Cathan got to his feet, waving off the Kingpriest’s help. As he did, he felt the malachite amulet slide against his skin, and swallowed at the thought of how close Beldinas had come to touching it when he healed him. When he was upright again, he cast an eye at the Iudulas. They were lifeless, unmoving.

“Come,” Beldinas said, and they stepped past the lionesses, to the gold-scaled doors. The doors parted at a touch, and the Lightbringer and the Twice-Born entered Symeon’s Vault.

It was dark within, but the Kingpriest’s light filled the air around them, driving the shadows back. The walls were covered with mosaics rendered in a crude style that artists had abandoned years ago, showing images of gods and priests alike. The plaster had crumbled in places where vegetation invaded the Forino. Now and then, a faint, glassy plink broke the stillness as another tile stirred loose and fell to the floor. What remained on the walls glimmered with a hundred colors as it caught Beldinas’s glow: red and green, blue and violet, gold and flame, all coming together to make a coruscating white.

Beldinas wasted no time, moving down the wide entry hall to an archway on the far side. There were similar arches to the left and right, but he knew where he was going, and moved as if pulled by forces beyond his control. Cathan had seen him like this before, in the lowest catacombs beneath the Pantheon of Govinna, where the two of them had discovered the Miceram. Drawing his sword, watching the shadows between the winking tiles, Cathan followed just behind Beldinas without a word.

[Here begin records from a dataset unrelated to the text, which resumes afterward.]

**src/rtl/fft_ctrl_pkg.sv**
```systemverilog
// Shared types and constants for the FFT module-1 control-unit chain.
package fft_ctrl_pkg;

    localparam int unsigned N_PT_DEF = 512;

    typedef enum logic [1:0] {
        IDLE  = 2'd0,
        RUN   = 2'd1,
        DRAIN = 2'd2
    } cu_state_e;

    // Twiddle-select encoding common to all module-1 control units
    localparam int unsigned TW_SEL_W = 2;
    localparam logic [TW_SEL_W-1:0] TW_SEL_ONE  = 2'd0;
    localparam logic [TW_SEL_W-1:0] TW_SEL_NEGJ = 2'd1;
    localparam logic [TW_SEL_W-1:0] TW_SEL_W8   = 2'd2;
    localparam logic [TW_SEL_W-1:0] TW_SEL_W8_3 = 2'd3;

endpackage

```
**src/rtl/cu_mod1_1_cnt_frame.sv**
```systemverilog
// Frame sample counter: enable, sync clear, load-to-1 and terminal-count flag.
module cnt_frame
    import fft_ctrl_pkg::*;
#(
    parameter int unsigned N_PT  = N_PT_DEF,
    parameter int unsigned CNT_W = $clog2(N_PT)
) (
    input  logic             clk,
    input  logic             rst,
    input  logic             en,
    input  logic             clr,
    input  logic             load1,
    output logic [CNT_W-1:0] cnt,
    output logic             tc_c
);

    assign tc_c = (cnt == CNT_W'(N_PT - 1));

    // clear wins over load, load wins over count
    always_ff @(posedge clk) begin
        if (rst || clr) begin
            cnt <= '0;
        end else if (load1) begin
            cnt <= CNT_W'(1);
        end else if (en) begin
            cnt <= tc_c ? '0 : cnt + CNT_W'(1);
        end
    end

endmodule

```
**src/rtl/cu_mod1_1.sv**
```systemverilog
// Control unit for the delay-1 SDF butterfly stage of FFT module 1.
module cu_mod1_1
    import fft_ctrl_pkg::*;
#(
    parameter int unsigned N_PT  = N_PT_DEF,
    parameter int unsigned CNT_W = $clog2(N_PT)
) (
    input  logic clk,
    input  logic rst,
    input  logic valid_fac8_0,
    input  logic alert_mod10,
    output logic bf_en,
    output logic tw_negj,
    output logic valid_fac8_1,
    output logic alert_mod11,
    output logic frame_done,
    output logic err
);

    cu_state_e            state, state_nxt;
    logic [CNT_W-1:0]     in_cnt, out_cnt;
    logic                 in_tc, out_tc;
    logic                 in_en, in_load1, out_en, out_clr;
    logic                 vout_nxt, bf_nxt, done_nxt, err_nxt, alert_nxt;
    logic [TW_SEL_W-1:0]  tw_sel_c;

    cnt_frame #(.N_PT(N_PT), .CNT_W(CNT_W)) u_in_cnt (
        .clk   (clk),
        .rst   (rst),
        .en    (in_en),
        .clr   (1'b0),
        .load1 (in_load1),
        .cnt   (in_cnt),
        .tc_c  (in_tc)
    );

    cnt_frame #(.N_PT(N_PT), .CNT_W(CNT_W)) u_out_cnt (
        .clk   (clk),
        .rst   (rst),
        .en    (out_en),
        .clr   (out_clr),
        .load1 (1'b0),
        .cnt   (out_cnt),
        .tc_c  (out_tc)
    );

    always_ff @(posedge clk) begin
        if (rst) begin
            state <= IDLE;
        end else begin
            state <= state_nxt;
        end
    end

    // Next state, counter controls and next output-slot contents
    always_comb begin
        state_nxt = state;
        in_en     = 1'b0;
        in_load1  = 1'b0;
        out_en    = 1'b0;
        out_clr   = 1'b0;
        vout_nxt  = 1'b0;
        bf_nxt    = 1'b0;
        done_nxt  = 1'b0;
        err_nxt   = 1'b0;
        case (state)
            IDLE: begin
                if (valid_fac8_0 && alert_mod10) begin
                    state_nxt = RUN;
                    in_load1  = 1'b1;
                    out_clr   = 1'b1;
                end else if (valid_fac8_0) begin
                    err_nxt = 1'b1;
                end
            end
            RUN: begin
                if (alert_mod10) begin
                    // restart: this sample becomes the new frame's buffered first
                    err_nxt  = 1'b1;
                    in_load1 = 1'b1;
                    out_clr  = 1'b1;
                end else if (valid_fac8_0) begin
                    vout_nxt = (in_cnt != '0);
                    bf_nxt   = in_cnt[0];
                    in_en    = 1'b1;
                    out_en   = (in_cnt != '0);
                    if (in_tc) begin
                        state_nxt = DRAIN;
                    end
                end
            end
            DRAIN: begin
                vout_nxt = 1'b1;
                done_nxt = 1'b1;
                out_en   = 1'b1;
                out_clr  = out_tc;
                if (valid_fac8_0 && alert_mod10) begin
                    state_nxt = RUN;
                    in_load1  = 1'b1;
                end else begin
                    state_nxt = IDLE;
                end
            end
            default: state_nxt = IDLE;
        endcase
    end

    assign tw_sel_c  = (vout_nxt && (out_cnt[1:0] == 2'b11)) ? TW_SEL_NEGJ : TW_SEL_ONE;
    assign alert_nxt = vout_nxt && (out_cnt == '0);

    always_ff @(posedge clk) begin
        if (rst) begin
            bf_en        <= 1'b0;
            tw_negj      <= 1'b0;
            valid_fac8_1 <= 1'b0;
            alert_mod11  <= 1'b0;
            frame_done   <= 1'b0;
            err          <= 1'b0;
        end else begin
            bf_en        <= bf_nxt;
            tw_negj      <= (tw_sel_c == TW_SEL_NEGJ);
            valid_fac8_1 <= vout_nxt;
            alert_mod11  <= alert_nxt;
            frame_done   <= done_nxt;
            err          <= err_nxt;
        end
    end

endmodule

```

Through the arch was a passage, also covered with glittering tiles. It angled downward, and the air grew noticeably cooler as they descended into the rock of the cliff. Silver light seemed to glimmer farther on, luring them toward shallow stairs, then steeper ones. Soon they were climbing more than walking, past dusty side passages where rats chattered and many-legged things scuttled to hide out of sight. Down, down…

Their descent halted, and Cathan caught his breath, staring. The stairs gave way to a broad, tall chamber, its jeweled walls ablaze, its ceiling decorated with a chipped, faded fresco of Paladine. It was an older rendition of the god, black-bearded and battle-fierce, rather than the gentle old man the imperial church currently espoused: a harder deity for harder times, Cathan thought. A helm crowned with gold shone upon his head. The same god had looked down on them in the Govinnese catacombs, such a long time ago. This was the god of the burning hammer, the one whose wrath Cathan felt every time he tried to sleep.